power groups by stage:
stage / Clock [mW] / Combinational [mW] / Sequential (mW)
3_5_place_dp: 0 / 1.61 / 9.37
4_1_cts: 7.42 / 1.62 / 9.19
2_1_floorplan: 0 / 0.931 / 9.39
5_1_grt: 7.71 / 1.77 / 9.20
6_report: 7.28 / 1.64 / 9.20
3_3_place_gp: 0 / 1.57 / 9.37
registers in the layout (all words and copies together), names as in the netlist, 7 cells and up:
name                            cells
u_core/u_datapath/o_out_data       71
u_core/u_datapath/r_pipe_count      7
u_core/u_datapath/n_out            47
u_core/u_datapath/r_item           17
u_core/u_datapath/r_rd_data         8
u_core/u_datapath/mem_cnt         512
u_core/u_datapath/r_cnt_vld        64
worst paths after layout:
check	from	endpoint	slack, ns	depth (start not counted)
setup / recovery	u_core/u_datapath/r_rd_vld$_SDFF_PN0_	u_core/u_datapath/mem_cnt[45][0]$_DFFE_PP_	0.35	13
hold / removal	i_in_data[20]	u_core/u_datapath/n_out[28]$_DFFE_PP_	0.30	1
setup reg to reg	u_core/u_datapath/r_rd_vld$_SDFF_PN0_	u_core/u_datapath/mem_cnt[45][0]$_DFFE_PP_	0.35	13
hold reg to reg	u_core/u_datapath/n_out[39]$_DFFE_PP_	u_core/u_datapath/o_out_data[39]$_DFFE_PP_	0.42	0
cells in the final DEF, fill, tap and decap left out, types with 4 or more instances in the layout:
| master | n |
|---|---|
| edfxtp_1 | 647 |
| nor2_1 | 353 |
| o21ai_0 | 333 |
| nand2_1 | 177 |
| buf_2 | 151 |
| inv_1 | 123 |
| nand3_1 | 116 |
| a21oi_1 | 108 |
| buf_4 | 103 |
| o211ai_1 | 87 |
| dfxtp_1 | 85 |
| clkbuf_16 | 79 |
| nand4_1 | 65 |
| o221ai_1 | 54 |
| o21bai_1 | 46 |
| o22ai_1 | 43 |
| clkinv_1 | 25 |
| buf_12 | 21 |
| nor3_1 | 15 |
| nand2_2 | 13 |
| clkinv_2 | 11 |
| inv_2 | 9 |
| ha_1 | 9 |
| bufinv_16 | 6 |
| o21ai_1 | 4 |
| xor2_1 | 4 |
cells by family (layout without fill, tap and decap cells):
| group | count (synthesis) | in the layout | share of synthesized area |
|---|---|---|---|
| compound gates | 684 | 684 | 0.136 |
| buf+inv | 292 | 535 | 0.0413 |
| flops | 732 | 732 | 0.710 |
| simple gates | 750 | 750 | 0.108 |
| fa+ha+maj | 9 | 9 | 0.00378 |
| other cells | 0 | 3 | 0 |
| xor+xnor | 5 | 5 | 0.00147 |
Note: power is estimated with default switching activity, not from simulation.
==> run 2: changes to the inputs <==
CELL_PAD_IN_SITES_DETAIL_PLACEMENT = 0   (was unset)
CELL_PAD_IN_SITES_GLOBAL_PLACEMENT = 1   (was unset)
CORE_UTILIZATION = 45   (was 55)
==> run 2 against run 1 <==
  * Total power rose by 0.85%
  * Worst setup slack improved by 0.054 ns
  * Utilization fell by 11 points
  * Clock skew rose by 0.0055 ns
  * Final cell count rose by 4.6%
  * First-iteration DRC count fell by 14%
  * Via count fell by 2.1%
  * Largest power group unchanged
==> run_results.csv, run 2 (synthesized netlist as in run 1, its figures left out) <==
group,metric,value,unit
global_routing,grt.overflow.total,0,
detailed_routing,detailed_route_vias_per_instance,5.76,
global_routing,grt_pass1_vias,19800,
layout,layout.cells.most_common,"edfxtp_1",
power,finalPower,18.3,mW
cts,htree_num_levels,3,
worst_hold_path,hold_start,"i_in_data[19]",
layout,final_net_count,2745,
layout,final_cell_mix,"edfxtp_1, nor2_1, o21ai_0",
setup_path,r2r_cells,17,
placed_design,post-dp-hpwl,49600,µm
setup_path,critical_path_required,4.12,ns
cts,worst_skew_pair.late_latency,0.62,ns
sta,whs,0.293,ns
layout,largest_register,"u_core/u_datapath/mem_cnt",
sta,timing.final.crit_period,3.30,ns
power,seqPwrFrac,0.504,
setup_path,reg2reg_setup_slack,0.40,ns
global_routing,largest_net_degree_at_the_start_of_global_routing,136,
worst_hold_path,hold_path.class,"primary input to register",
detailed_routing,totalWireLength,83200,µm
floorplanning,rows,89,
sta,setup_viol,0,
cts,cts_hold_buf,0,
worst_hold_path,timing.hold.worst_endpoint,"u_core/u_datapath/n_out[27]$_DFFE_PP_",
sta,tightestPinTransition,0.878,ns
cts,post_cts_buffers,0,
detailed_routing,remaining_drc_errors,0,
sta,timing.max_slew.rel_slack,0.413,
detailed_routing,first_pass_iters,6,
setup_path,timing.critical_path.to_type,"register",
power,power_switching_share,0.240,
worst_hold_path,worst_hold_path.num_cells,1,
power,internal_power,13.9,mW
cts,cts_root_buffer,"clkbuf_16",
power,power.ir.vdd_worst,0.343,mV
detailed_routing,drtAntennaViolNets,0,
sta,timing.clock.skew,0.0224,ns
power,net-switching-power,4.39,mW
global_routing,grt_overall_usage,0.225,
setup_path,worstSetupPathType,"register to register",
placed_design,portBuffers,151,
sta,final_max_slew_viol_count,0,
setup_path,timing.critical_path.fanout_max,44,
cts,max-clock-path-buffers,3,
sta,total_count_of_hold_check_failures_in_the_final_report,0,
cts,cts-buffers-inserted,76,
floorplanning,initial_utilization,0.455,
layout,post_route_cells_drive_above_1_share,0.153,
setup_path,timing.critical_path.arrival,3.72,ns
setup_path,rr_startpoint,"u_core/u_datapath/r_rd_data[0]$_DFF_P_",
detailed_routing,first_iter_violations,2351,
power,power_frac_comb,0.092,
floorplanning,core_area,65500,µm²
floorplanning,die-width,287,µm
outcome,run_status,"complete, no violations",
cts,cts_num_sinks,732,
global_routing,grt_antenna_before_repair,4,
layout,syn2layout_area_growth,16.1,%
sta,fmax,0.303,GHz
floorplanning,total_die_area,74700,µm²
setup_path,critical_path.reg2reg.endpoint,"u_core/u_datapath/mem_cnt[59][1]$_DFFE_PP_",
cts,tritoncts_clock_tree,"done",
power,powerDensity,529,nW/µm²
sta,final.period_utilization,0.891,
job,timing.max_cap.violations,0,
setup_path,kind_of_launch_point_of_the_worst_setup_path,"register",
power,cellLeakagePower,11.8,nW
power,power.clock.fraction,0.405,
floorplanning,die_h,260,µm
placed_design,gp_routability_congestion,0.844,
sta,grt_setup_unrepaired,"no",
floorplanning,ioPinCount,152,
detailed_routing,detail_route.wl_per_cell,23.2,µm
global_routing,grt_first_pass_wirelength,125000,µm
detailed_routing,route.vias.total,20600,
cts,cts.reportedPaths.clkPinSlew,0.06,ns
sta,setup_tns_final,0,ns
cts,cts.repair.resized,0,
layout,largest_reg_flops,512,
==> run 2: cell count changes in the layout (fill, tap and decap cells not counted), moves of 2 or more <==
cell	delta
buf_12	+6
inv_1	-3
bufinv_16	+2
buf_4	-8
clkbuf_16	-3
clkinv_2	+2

☆ ☆ ☆ ☆ ☆

**EXERCISE OBJECTIVE:** All that belongs in your answer is the stretch of entries above from the line with "hold reg to" through the line with "cells by family", printed exactly.

**RESULT:**
hold reg to reg	u_core/u_datapath/n_out[39]$_DFFE_PP_	u_core/u_datapath/o_out_data[39]$_DFFE_PP_	0.42	0
cells in the final DEF, fill, tap and decap left out, types with 4 or more instances in the layout:
| master | n |
|---|---|
| edfxtp_1 | 647 |
| nor2_1 | 353 |
| o21ai_0 | 333 |
| nand2_1 | 177 |
| buf_2 | 151 |
| inv_1 | 123 |
| nand3_1 | 116 |
| a21oi_1 | 108 |
| buf_4 | 103 |
| o211ai_1 | 87 |
| dfxtp_1 | 85 |
| clkbuf_16 | 79 |
| nand4_1 | 65 |
| o221ai_1 | 54 |
| o21bai_1 | 46 |
| o22ai_1 | 43 |
| clkinv_1 | 25 |
| buf_12 | 21 |
| nor3_1 | 15 |
| nand2_2 | 13 |
| clkinv_2 | 11 |
| inv_2 | 9 |
| ha_1 | 9 |
| bufinv_16 | 6 |
| o21ai_1 | 4 |
| xor2_1 | 4 |
cells by family (layout without fill, tap and decap cells):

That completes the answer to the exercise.